**src/rtl/centronics_printer_rx.sv**
```systemverilog
// Printer-side Centronics responder: qualifies the host strobe, captures the byte,
// drives BUSY/ACK handshakes and buffers accepted bytes in a first-word-fallthrough FIFO.
module centronics_printer_rx #(
  parameter int unsigned DEPTH_LOG2 = 4,
  parameter int unsigned STB_MIN    = 4,
  parameter int unsigned ACK_LEN    = 32
) (
  input  logic                  clk_i,
  input  logic                  reset_n_i,
  input  logic [7:0]            pdata_i,
  input  logic                  pstb_n_i,
  output logic                  busy_o,
  output logic                  ack_n_o,
  output logic [7:0]            out_data_o,
  output logic                  out_valid_o,
  input  logic                  out_ready_i,
  output logic [DEPTH_LOG2:0]   level_o,
  output logic [7:0]            overrun_o
);

  localparam int unsigned DEPTH = 1 << DEPTH_LOG2;
  localparam int unsigned LW    = DEPTH_LOG2 + 1;
  localparam int unsigned SW    = $clog2(STB_MIN + 1);
  localparam int unsigned AW    = $clog2(ACK_LEN + 1);

  typedef enum logic [1:0] {IDLE, STB_LOW, WAIT_SPACE, ACK} state_t;

  state_t                  state_q, state_d;
  logic                    stb_q;
  logic [SW-1:0]           low_cnt_q, low_cnt_d;
  logic [AW-1:0]           ack_cnt_q, ack_cnt_d;
  logic [7:0]              hold_q, hold_d;
  logic [7:0]              mem_q [DEPTH];
  logic [DEPTH_LOG2-1:0]   wr_ptr_q, rd_ptr_q;
  logic [LW-1:0]           level_q, level_d;
  logic [7:0]              ovr_q;
  logic                    busy_q, ack_n_q, valid_q;
  logic                    push, pop, full, fall, ovr_hit;

  assign fall    = stb_q & ~pstb_n_i;
  assign full    = (level_q == LW'(DEPTH));
  assign pop     = valid_q & out_ready_i;
  assign ovr_hit = fall & ((state_q == ACK) | (state_q == WAIT_SPACE));

  // Handshake sequencing: strobe qualification, capture, space wait, ACK pulse
  always_comb begin
    state_d   = state_q;
    low_cnt_d = low_cnt_q;
    ack_cnt_d = ack_cnt_q;
    hold_d    = hold_q;
    push      = 1'b0;
    case (state_q)
      IDLE: begin
        if (fall) begin
          state_d   = STB_LOW;
          low_cnt_d = SW'(1);
          hold_d    = pdata_i;
        end
      end
      STB_LOW: begin
        if (!pstb_n_i) begin
          hold_d = pdata_i;
          if (low_cnt_q < SW'(STB_MIN)) low_cnt_d = low_cnt_q + SW'(1);
        end else if (low_cnt_q < SW'(STB_MIN)) begin
          state_d = IDLE;
        end else if (!full) begin
          push      = 1'b1;
          state_d   = ACK;
          ack_cnt_d = '0;
        end else begin
          state_d = WAIT_SPACE;
        end
      end
      WAIT_SPACE: begin
        if (!full) begin
          push      = 1'b1;
          state_d   = ACK;
          ack_cnt_d = '0;
        end
      end
      ACK: begin
        if (ack_cnt_q == AW'(ACK_LEN - 1)) state_d = IDLE;
        else ack_cnt_d = ack_cnt_q + AW'(1);
      end
      default: state_d = IDLE;
    endcase
  end

  always_comb begin
    level_d = level_q;
    case ({push, pop})
      2'b10:   level_d = level_q + LW'(1);
      2'b01:   level_d = level_q - LW'(1);
      default: level_d = level_q;
    endcase
  end

  always_ff @(posedge clk_i or negedge reset_n_i) begin
    if (!reset_n_i) begin
      state_q   <= IDLE;
      stb_q     <= 1'b1;
      low_cnt_q <= '0;
      ack_cnt_q <= '0;
      hold_q    <= '0;
      busy_q    <= 1'b0;
      ack_n_q   <= 1'b1;
    end else begin
      state_q   <= state_d;
      stb_q     <= pstb_n_i;
      low_cnt_q <= low_cnt_d;
      ack_cnt_q <= ack_cnt_d;
      hold_q    <= hold_d;
      busy_q    <= (state_d != IDLE);
      ack_n_q   <= (state_d != ACK);
    end
  end

  // FIFO storage, pointers and occupancy; overrun counter saturates
  always_ff @(posedge clk_i or negedge reset_n_i) begin
    if (!reset_n_i) begin
      for (int i = 0; i < int'(DEPTH); i++) mem_q[i] <= '0;
      wr_ptr_q <= '0;
      rd_ptr_q <= '0;
      level_q  <= '0;
      valid_q  <= 1'b0;
      ovr_q    <= '0;
    end else begin
      if (push) begin
        mem_q[wr_ptr_q] <= hold_q;
        wr_ptr_q        <= wr_ptr_q + DEPTH_LOG2'(1);
      end
      if (pop) rd_ptr_q <= rd_ptr_q + DEPTH_LOG2'(1);
      level_q <= level_d;
      valid_q <= (level_d != '0);
      if (ovr_hit && (ovr_q != 8'hFF)) ovr_q <= ovr_q + 8'd1;
    end
  end

  assign busy_o      = busy_q;
  assign ack_n_o     = ack_n_q;
  assign out_valid_o = valid_q;
  assign out_data_o  = mem_q[rd_ptr_q];
  assign level_o     = level_q;
  assign overrun_o   = ovr_q;

endmodule

```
+++
■ WHAT NEEDS TO BE DONE
Look through the data above for the word "strobe". Report each line where it occurs.

■ FINISHED EXERCISE
// Printer-side Centronics responder: qualifies the host strobe, captures the byte,
  // Handshake sequencing: strobe qualification, capture, space wait, ACK pulse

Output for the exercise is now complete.